2.6 統計學方法 采用SPSS 22.0 軟件進行統計分析。計量資料符合正態分布以（±s）表示，多組間采用單因素方差分析，兩兩比較采用LSD-t檢驗；重復測量資料采用單因素重復測量方差分析。P＜0.05 表示差異有統計學意義。

3 結 果

3.1 5組Huh-7細胞活力比較 125、250、500 μg/mL QFQ 醇提物分別干預Huh-7 細胞24、48 和72 h 之后，Huh-7細胞活力被明顯抑制（P＜0.01）。見圖1。

圖1 5 組Huh-7 細胞活力比較

3.2 4 組Huh-7 細胞ATP 產生速率比值比較 與0 μg/mL 組比較，62.5、125、250 μg/mL 組Huh-7 細胞線粒體和糖酵解ATP 產生速率比值明顯提高（P＜0.05）。見圖2。

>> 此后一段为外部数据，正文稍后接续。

Setup of run 1:
==> flow/design.v (excerpt) <==
module Datapath(
    input clk,
    input rst,
    input [15:0] gpio_in,
    output [15:0] gpio_out,
    output [15:0] imem_addr,
    input  [15:0] imem_rdata,
    output        dmem_en,
    output        dmem_we,
    output [15:0] dmem_addr,
    output [15:0] dmem_wdata,
    input  [15:0] dmem_rdata
);
clock: 71.6 ns
lec_check: 0
abc_area: 1
cap_margin: 20
core_margin: 2
core_utilization: 72
place_density: 0.41
slew_margin: 20
run.sh (not shown) runs the stock make flow with config.mk's settings and CLKGATE_MAP_FILE=.
Run 1 has completed all stages; timing, DRC and antenna checks passed.
Input-level comparison between run 2 and run 1:
--- a/flow/config.mk
+++ b/flow/config.mk
@@ -8 +7,0 @@
-export ABC_AREA = 1
@@ -11,2 +10 @@
-export CORE_UTILIZATION = 72
-export PLACE_DENSITY = 0.41
+export CORE_UTILIZATION = 58
==> flow/constraint.sdc <==
create_clock -name core_clock -period 24.2 [get_ports {clk}]
set_input_delay 4.8400 -clock core_clock [delete_from_list [all_inputs] [get_ports {clk}]]
set_output_delay 4.8400 -clock core_clock [all_outputs]
set_load 0.01 [all_outputs]
### Flow results
Run 2 finished every stage; the final checks, however, were not passed, the failures being negative setup slack. Number of non-clock inverters went down by more than half going from run 1 to run 2. The more densely filled core belongs to run 2, not run 1. Sequential share of layout area was lower in run 2 than in run 1. Compare run 1 and run 2 | area reported by Yosys stat higher: run 2.
> inputs changed (run 2 -> run 3)
--- a/flow/config.mk
+++ b/flow/config.mk
@@ -10 +10,2 @@
-export CORE_UTILIZATION = 58
+export CORE_UTILIZATION = 65
+export MAX_ROUTING_LAYER = met4
==> flow/constraint.sdc <==
create_clock -name core_clock -period 36.6 [get_ports {clk}]
set_input_delay 7.3200 -clock core_clock [delete_from_list [all_inputs] [get_ports {clk}]]
set_output_delay 7.3200 -clock core_clock [all_outputs]
set_load 0.01 [all_outputs]
==> results <==
Share of final layout cell area taken by non-clock buffers: run 3 < run 2
Area growth from synthesis to layout: higher on run 2
Run 3 finished all stages; layout check result: FAIL, due to negative setup slack.
Compared with run 2, in run 3 worst setup slack for register-to-register paths moved up; setup fix buffers added after clock tree synthesis moved down; critical path depth moved up.
Going from run 2 to run 3, the die height was found to have gone down by about 5.4%.


The RTL this note starts from:
==> flow/design.v <==
`timescale 1ns / 1ps
module PC(
    input clk,                  
    input rst,                  
    input load,                 
    input [15:0] data,          
    output reg [15:0] count     
);
    always @(posedge clk or posedge rst) begin
        if (rst) begin
            count <= 16'b0;     
        end else if (load) begin
            count <= data;      
        end else begin
            count <= count + 1;  
        end
    end
endmodule
module ControlUnit (
    input [3:0] opcode,       
    output reg mem_read,      
    output reg mem_write,     
    output reg reg_write,     
    output reg [3:0] alu_op,  
    output reg pc_write,      
    output reg branch_eq,     
    output reg branch_ne,     
    output reg imm_load       
);
    always @(*) begin
        mem_read = 0;
        mem_write = 0;
        reg_write = 0;
        alu_op = 4'b0000;
        pc_write = 0;
        branch_eq = 0;
        branch_ne = 0;
        imm_load = 0;
        case (opcode)
            4'b0000: begin  
                alu_op = 4'b0000;  
                reg_write = 1;
            end
            4'b0001: begin  
                alu_op = 4'b0001;  
                reg_write = 1;
            end
            4'b0010: begin  
                alu_op = 4'b0010;  
                reg_write = 1;
            end
            4'b0011: begin  
                alu_op = 4'b0011;  
                reg_write = 1;
            end
            4'b0100: begin  
                alu_op = 4'b0100;  
                reg_write = 1;
            end
            4'b0101: begin  
                alu_op = 4'b0101;  
                reg_write = 1;
            end
            4'b0110: begin  
                alu_op = 4'b0110;  
                reg_write = 1;
            end
            4'b0111: begin  
                alu_op = 4'b0111;  
                reg_write = 1;
            end
            4'b1000: begin  
                alu_op = 4'b1000;  
                mem_read = 1;
                reg_write = 1;
            end
            4'b1001: begin  
                alu_op = 4'b1001;  
                mem_write = 1;
            end
            4'b1010: begin  
                alu_op = 4'b1010;  
                reg_write = 1;
            end
            4'b1011: begin  
                imm_load = 1;
                reg_write = 1;
            end
            4'b1100: begin  
                alu_op = 4'b1100;  
                pc_write = 1;
            end
            4'b1101: begin  
                alu_op = 4'b1101;  
                branch_eq = 1;
            end
            4'b1110: begin  
                alu_op = 4'b1110;  
                branch_ne = 1;
            end
            4'b1111: begin  
            end
            default: begin
                alu_op = 4'b0000;
            end
        endcase
        if (mem_write) begin
            pc_write = 0;  
        end
        if (mem_read) begin
            pc_write = 0;  
        end
    end
endmodule
`timescale 1ns / 1ps
module RegisterFile(
    input clk,                      
    input rst,                      
    input [3:0] read_addr1,         
    input [3:0] read_addr2,         
    input [3:0] write_addr,         
    input [15:0] write_data,        
    input write_enable,             
    output reg [15:0] read_data1,   
    output reg [15:0] read_data2    
);
    reg [15:0] registers [0:15];
    always @(*) begin
        read_data1 = registers[read_addr1];
        read_data2 = registers[read_addr2];
    end
    always @(posedge clk or posedge rst) begin
        if (rst) begin
         integer i;
            for (i = 0; i < 16; i = i + 1) begin
                registers[i] <= 16'b0;
            end
        end else if (write_enable) begin
            registers[write_addr] <= write_data;
        end
    end
endmodule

圖2 4 組Huh-7 細胞ATP 產生速率比值比較

3.3 4 組Huh-7 細胞實時耗氧率比較 與0 μg/mL組比較，隨著檢測時間延長，62.5 μg/mL 組Huh-7細胞實時耗氧率呈升高趨勢（P＜0.05）。見圖3。

3.4 4 組Huh-7 細胞胞外酸化率比較 與0 μg/mL組比較，隨著檢測時間延長，250 μg/mL 組Huh-7細胞胞外酸化率呈降低趨勢（P＜0.05）。見圖4。

圖4 4 組Huh-7 細胞胞外酸化率比較

3.5 4 組Huh-7 細胞糖酵解速率比較 與0 μg/mL組比較，125、250 μg/mL 組Huh-7 細胞糖酵解速率明顯降低（P＜0.05 或P＜0.01）。見圖5。

圖5 4 組Huh-7 細胞糖酵解速率比較

3.6 4組Huh-7細胞質子流出速率比較 與0 μg/mL組比較，隨著檢測時間變化，250 μg/mL 組的質子流出速率呈降低趨勢（P＜0.05）。見圖6。

圖6 4 組Huh-7 細胞質子流出速率比較

3.7 5 組Huh-7 細胞Glut1、Glut3、HK 和HIF-1α 蛋白表達量比較 與0 μg/mL 組比較，62.5、125、250、500 μg/mL 組Huh-7 細 胞 的HIF-1α、HK、Glut1、Glut3 蛋白表達量均明顯降低（P＜0.01 或P＜0.05）。見圖7、圖8。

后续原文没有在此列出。